## Data section:
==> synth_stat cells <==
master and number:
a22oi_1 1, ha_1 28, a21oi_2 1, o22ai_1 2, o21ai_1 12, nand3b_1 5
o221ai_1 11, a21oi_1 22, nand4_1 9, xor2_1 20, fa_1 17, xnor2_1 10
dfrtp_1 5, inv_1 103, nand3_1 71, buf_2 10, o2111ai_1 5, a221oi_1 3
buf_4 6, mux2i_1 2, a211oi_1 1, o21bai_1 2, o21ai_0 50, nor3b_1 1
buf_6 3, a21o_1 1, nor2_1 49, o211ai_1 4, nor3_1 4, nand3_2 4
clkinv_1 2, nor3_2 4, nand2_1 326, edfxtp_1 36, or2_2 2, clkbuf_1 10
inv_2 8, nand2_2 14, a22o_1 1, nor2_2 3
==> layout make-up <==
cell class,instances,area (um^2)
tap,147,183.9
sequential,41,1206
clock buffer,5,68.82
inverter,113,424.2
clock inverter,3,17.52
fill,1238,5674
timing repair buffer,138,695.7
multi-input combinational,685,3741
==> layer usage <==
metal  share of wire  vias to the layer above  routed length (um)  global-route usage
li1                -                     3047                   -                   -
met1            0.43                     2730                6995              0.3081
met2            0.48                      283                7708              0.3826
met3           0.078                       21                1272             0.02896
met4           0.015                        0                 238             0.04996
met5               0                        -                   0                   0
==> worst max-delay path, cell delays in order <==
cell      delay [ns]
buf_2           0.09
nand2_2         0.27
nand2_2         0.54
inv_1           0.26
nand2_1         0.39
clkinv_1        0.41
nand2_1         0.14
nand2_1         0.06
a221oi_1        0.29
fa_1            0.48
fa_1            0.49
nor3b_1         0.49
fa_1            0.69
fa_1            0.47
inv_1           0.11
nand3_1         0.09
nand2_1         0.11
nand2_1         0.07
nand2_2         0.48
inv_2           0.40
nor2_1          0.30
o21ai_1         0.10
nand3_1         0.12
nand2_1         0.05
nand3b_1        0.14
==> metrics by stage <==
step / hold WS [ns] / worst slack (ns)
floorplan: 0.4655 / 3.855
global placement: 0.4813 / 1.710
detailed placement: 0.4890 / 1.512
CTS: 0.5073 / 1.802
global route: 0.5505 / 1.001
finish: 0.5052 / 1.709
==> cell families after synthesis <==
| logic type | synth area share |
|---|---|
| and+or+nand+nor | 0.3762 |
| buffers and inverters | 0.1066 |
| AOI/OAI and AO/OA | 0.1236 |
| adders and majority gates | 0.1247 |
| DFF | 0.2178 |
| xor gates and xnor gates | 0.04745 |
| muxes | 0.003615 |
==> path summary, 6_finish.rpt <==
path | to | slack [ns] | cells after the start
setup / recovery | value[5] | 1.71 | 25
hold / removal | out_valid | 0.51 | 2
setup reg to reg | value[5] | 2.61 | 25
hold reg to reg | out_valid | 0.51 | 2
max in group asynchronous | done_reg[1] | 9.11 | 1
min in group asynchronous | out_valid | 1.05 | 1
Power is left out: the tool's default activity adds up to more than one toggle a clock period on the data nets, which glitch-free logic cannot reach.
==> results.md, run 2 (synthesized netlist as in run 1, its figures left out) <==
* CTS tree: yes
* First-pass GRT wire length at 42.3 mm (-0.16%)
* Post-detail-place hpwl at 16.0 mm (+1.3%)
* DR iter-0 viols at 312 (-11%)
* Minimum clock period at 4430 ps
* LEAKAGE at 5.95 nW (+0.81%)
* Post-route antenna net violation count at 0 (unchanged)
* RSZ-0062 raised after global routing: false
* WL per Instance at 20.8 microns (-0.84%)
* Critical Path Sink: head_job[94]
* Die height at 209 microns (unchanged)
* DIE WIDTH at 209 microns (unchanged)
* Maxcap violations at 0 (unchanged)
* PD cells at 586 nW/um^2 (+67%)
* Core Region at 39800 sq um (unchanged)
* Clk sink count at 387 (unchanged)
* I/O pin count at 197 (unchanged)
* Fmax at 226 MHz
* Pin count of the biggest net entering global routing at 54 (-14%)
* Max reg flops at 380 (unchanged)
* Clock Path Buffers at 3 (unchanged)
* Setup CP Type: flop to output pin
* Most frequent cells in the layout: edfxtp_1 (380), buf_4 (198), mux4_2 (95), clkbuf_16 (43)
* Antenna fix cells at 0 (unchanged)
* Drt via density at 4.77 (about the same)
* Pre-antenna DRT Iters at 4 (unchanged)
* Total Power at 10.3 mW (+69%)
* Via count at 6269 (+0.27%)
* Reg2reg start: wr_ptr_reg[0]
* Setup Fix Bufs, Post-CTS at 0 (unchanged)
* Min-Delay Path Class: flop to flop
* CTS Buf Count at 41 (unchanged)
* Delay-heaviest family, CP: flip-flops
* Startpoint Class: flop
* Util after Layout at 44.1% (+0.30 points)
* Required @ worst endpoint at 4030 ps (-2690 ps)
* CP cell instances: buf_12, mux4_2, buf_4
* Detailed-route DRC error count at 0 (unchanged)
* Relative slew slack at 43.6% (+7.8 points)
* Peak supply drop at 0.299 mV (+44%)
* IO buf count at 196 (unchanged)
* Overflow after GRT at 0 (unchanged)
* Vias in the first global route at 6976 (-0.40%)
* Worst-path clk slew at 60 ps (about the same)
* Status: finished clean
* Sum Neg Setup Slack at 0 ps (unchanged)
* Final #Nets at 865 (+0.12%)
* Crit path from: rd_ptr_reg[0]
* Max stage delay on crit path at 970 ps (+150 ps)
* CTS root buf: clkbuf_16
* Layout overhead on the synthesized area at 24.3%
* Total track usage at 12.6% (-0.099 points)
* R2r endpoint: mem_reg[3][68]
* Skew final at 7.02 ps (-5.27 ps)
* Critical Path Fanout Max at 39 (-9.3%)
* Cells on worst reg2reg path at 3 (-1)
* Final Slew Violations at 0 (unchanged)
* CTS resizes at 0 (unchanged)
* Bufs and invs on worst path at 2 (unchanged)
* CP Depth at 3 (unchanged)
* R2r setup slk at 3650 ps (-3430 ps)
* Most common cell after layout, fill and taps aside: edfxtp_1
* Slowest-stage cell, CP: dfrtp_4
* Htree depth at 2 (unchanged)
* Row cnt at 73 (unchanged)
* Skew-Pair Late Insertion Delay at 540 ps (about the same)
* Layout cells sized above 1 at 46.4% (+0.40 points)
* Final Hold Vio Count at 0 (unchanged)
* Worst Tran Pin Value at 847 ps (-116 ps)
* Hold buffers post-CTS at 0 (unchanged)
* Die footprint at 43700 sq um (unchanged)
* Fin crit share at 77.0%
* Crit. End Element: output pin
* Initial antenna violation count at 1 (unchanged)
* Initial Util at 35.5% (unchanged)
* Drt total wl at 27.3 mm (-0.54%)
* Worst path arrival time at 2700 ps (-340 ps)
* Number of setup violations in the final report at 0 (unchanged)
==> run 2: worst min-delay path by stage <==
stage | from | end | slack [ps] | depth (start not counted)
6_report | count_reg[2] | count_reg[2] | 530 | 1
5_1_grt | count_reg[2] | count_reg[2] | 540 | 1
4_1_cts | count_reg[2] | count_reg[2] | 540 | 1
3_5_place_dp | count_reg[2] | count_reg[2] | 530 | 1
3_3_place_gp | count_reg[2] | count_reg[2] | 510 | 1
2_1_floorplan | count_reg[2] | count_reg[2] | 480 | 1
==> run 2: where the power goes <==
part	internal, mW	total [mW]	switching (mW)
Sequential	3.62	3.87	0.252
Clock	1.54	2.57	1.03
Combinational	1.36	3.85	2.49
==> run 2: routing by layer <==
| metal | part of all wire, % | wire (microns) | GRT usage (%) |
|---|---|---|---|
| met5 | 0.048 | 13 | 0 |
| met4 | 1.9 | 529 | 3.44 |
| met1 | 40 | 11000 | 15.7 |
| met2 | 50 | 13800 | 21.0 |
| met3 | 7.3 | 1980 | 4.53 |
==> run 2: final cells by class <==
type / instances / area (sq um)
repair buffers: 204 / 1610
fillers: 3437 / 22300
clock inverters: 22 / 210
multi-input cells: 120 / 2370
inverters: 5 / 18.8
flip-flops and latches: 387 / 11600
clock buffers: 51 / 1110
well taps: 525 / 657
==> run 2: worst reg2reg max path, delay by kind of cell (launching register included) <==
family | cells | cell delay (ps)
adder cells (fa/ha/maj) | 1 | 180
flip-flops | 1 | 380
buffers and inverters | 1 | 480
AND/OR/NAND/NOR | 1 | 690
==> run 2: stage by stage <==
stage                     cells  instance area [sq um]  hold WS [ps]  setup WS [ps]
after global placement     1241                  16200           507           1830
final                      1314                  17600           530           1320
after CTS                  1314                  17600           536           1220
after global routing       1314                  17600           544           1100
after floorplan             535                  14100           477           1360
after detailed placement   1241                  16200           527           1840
**config.mk**
```make
export PLATFORM = sky130hd
export DESIGN_NAME = ctf_ram
export DESIGN_NICKNAME = d
export VERILOG_FILES = /design/src/sv/cartesian_to_frenet_top_macros.svh /design/src/sv/ctf_ram.sv
export SDC_FILE = /design/constraint.sdc
export NUM_CORES = 1
export LEC_CHECK = 0
export BUFFER_PORTS_ARGS = -buffer_cell sky130_fd_sc_hd__buf_4
export CELL_PAD_IN_SITES_DETAIL_PLACEMENT = 1
export CELL_PAD_IN_SITES_GLOBAL_PLACEMENT = 1
export CORE_UTILIZATION = 25
export CTS_CLUSTER_SIZE = 28
export DETAILED_ROUTE_END_ITERATION = 8
export PLACE_DENSITY_LB_ADDON = 0.1
export SETUP_SLACK_MARGIN = 0.1
export SLEW_MARGIN = 0
export SYNTH_ARGS = -nofsm -noshare
export SYNTH_HDL_FRONTEND = slang
export SYNTH_SLANG_ARGS = --single-unit
```
**constraint.sdc**
```tcl
create_clock -name clk -period 3.75 [get_ports clk]
set_input_delay 0.1875 -clock clk [delete_from_list [all_inputs] [get_ports clk]]
set_output_delay 0.1875 -clock clk [all_outputs]
set_load 0.05 [all_outputs]
```
**src/sv/cartesian_to_frenet_top_macros.svh**
```systemverilog
`ifndef CARTESIAN_TO_FRENET_TOP_MACROS_SVH
`define CARTESIAN_TO_FRENET_TOP_MACROS_SVH

// property checked at every clock edge outside reset
`define CTF_ASSERT(lbl, prop, msg) \
	lbl: assert property (@(posedge clk) disable iff (!arst_n) prop) else $error(msg);

// condition in one cycle implies consequence in the next
`define CTF_ASSERT_NEXT(lbl, pre, post, msg) \
	lbl: assert property (@(posedge clk) disable iff (!arst_n) (pre) |=> (post)) else $error(msg);

`endif

```
**src/sv/ctf_ram.sv**
```systemverilog
`default_nettype none
module ctf_ram #(
	parameter int WIDTH = 8,
	parameter int DEPTH = 16
) (
	input wire logic clk,
	input wire logic we,
	input wire logic [$clog2(DEPTH)-1:0] addr,
	input wire logic [WIDTH-1:0] wdata,
	output logic [WIDTH-1:0] rdata
);
	logic [WIDTH-1:0] mem [DEPTH];

	always_ff @(posedge clk) begin
		if (we) begin
			mem[addr] <= wdata;
		end
		rdata <= mem[addr];
	end
endmodule
`default_nettype wire

```
==> summary.md, run 1 <==
| Metric | Value |
|---|---|
| Req. time, crit path | around 3.8 ns |
| Gr ovfl total | 0 |
| Worst slew pin tran | about 0.9 ns |
| Highest routed layer | met4 |
| Iteration-0 DRC Markers | 141 |
| Fillers | roughly 2000 |
| Period utilization | 0.475 |
| Commonest cells after routing, fill and taps aside | edfxtp_1, mux4_2, buf_4 |
| Hold crit path type | in -> reg |
| Vias in the first global route | roughly 2500 |
| Slew Limit Headroom | 0.399 |
| Largest net degree at the start of global routing | 40 |
| P_leak | around 0.002 uW |
| Critical path peak fanout | 39 |
| CP Capture Type | flop |
| Max Slew Vio Count | 0 |
| Clock Pin Slew Worst Setup and Hold Paths | 0.06 ns |
| Register bit total from synthesis | roughly 140 |
| Die height | between 100 and 150 um |
| Hold-fix buffers at CTS | 0 |
| Final GP Congestion | about 0.66 |
| Syn Area/Cell | 22.0 um2 |
| Final critical-path required period | around 1.8 ns |
| Detailed-route via count | 2278 |
| Final core utilization | 0.319 |
| Final ANT Viol Nets | 0 |
| Final setup violating endpoints | 0 |
| Routed length per instance | between 20 and 25 um |
| Rows | 51 |
| Clk_lat worst skew | between 0.4 and 0.5 ns |
| Pre-antenna DRT Iters | 4 |
| Die X | between 100 and 150 um |
| Clock root buffer | clkbuf_16 |
| Max Buffers Root-to-Sink | 2 |
| Via density | 4.21 |
| Status | complete, no violations |
| Ant diodes | 0 |
| Power per Cell Area | 635 nW/um2 |
| DR DRC count | 0 |
| Layout area overhead | 23.6% |
| Layout cells sized above 1 | 0.322 |
| Final Skew | around 0.0043 ns |
| Post-Syn Instances | 230 |
| Top-Level Pins | 22 |
| Worst setup path category | in -> reg |
| Fin Setup TNS | 0 ns |
| GRT Util Overall | 0.126 |
| Syn. warnings | 0 |
| Sequential-to-total area share from yosys stat | 0.790 |
| Postcts setup bufs | 0 |
| Full die area | about 21000 um2 |
| CTS tree | done |
| Layout Nets | 277 |
| Initial antenna violation count | 0 |
| Cell Area, Synth | just over 5000 um2 |
| Syn Nets | 244 |
| Peak VDD IR | 294 uV |
| WL final | 11800 um |
| DR WL met3 | 292 um |
| Starting density of the core | 0.258 |
| Total CTS buffers | 17 |
| Register-to-Register Path Depth | 3 |
| Wl on met1 | roughly 5300 um |
| Final Hold Fails | 0 |
| Post-CTS resize count | 0 |
| Clock Sinks | ~140 |
| Met2 Wirelength | 6050 um |
| CP arrival | between 1.5 and 2 ns |
| Core area | 19700 um2 |
| H-tree Lvls | 4 |
| Critical path launch point type | input port |
| I/O Buffers | 21 |
| DP HPWL | between 7000 and 8000 um |
| Most common cell after layout, fill and taps aside | edfxtp_1 |
| MaxCap Viol Count | 0 |
| Hold Crit Depth | 1 |
| Fmax | roughly 560 MHz |
| Library cells used by synthesis | 18 |
| First-pass GRT wire length | ~17000 um |
| RSZ-0062 raised after global routing | no |
## logic make-up after synthesis
family,Yosys count,share of synthesized area
AO/OA/AOI/OAI,16,0.0237
flip-flops,136,0.790
buffers and inverters,11,0.0119
AND/OR/NAND/NOR,35,0.0321
multiplexers,32,0.142
## layer usage
metal  global-route usage  vias up
met2                0.209       27
met4               0.0465        0
met1                0.157     1217
met5                    0        -
met3               0.0358        8
li1                     -     1026
## worst paths after layout
path / slack (ns) / startpoint / end
worst max register to register: 2.34 / mem[3][5] / rdata[5]
worst min-delay path: 0.13 / wdata[3] / mem[4][3]
worst max-delay path: 1.97 / addr[0] / mem[1][3]
worst min register to register: 0.67 / mem[14][3] / rdata[3]
## synthesized netlist by cell type (all sizes together)
| library cell | number | area share |
|---|---|---|
| a22oi | 16 | 0.024 |
| and2 | 1 | 0.0012 |
| buf | 8 | 0.0094 |
| clkbuf | 3 | 0.0025 |
| dfxtp | 8 | 0.032 |
| edfxtp | 128 | 0.76 |
| mux4 | 32 | 0.14 |
| nand2 | 9 | 0.0067 |
| nand2b | 2 | 0.0025 |
| nand3 | 1 | 0.00099 |
| nand3b | 2 | 0.0030 |
| nor2 | 13 | 0.0096 |
| nor2b | 2 | 0.0025 |
| nor3 | 4 | 0.0040 |
| or3b | 1 | 0.0017 |
## flip-flops by register name, indices dropped and copies added (netlist names)
signal  count
mem       128
rdata       8
## stage by stage
| step | worst slack, ns | instances | area (um2) | hold WS [ns] | power (uW) |
|---|---|---|---|---|---|
| after floorplan | 2.07 | 230 | 5070 | 0.286 | 1860 |
| after global placement | 1.46 | 509 | 5530 | 0.556 | 1960 |
| after detailed placement | 1.44 | 509 | 5530 | 0.560 | 1960 |
| after CTS | 1.89 | 541 | 6260 | 0.121 | 4020 |
| after global routing | 1.76 | 541 | 6260 | 0.131 | 4090 |
| final | 1.97 | 541 | 6260 | 0.135 | 3970 |
## where the power goes
part	total [uW]	switching (uW)	internal, uW	leakage [uW]
logic	206	134	71.3	0.000432
clock network	2060	622	1440	0.000354
registers	1710	9.27	1700	0.00122
total	3970	765	3210	0.00201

## Exercise objective:
From the entries above, give again exactly the lines running from the line with "at 73 (unchanged)" to the line with "2: worst min-delay"; include both of those lines.

## Solved problem:
* Row cnt at 73 (unchanged)
* Skew-Pair Late Insertion Delay at 540 ps (about the same)
* Layout cells sized above 1 at 46.4% (+0.40 points)
* Final Hold Vio Count at 0 (unchanged)
* Worst Tran Pin Value at 847 ps (-116 ps)
* Hold buffers post-CTS at 0 (unchanged)
* Die footprint at 43700 sq um (unchanged)
* Fin crit share at 77.0%
* Crit. End Element: output pin
* Initial antenna violation count at 1 (unchanged)
* Initial Util at 35.5% (unchanged)
* Drt total wl at 27.3 mm (-0.54%)
* Worst path arrival time at 2700 ps (-340 ps)
* Number of setup violations in the final report at 0 (unchanged)
==> run 2: worst min-delay path by stage <==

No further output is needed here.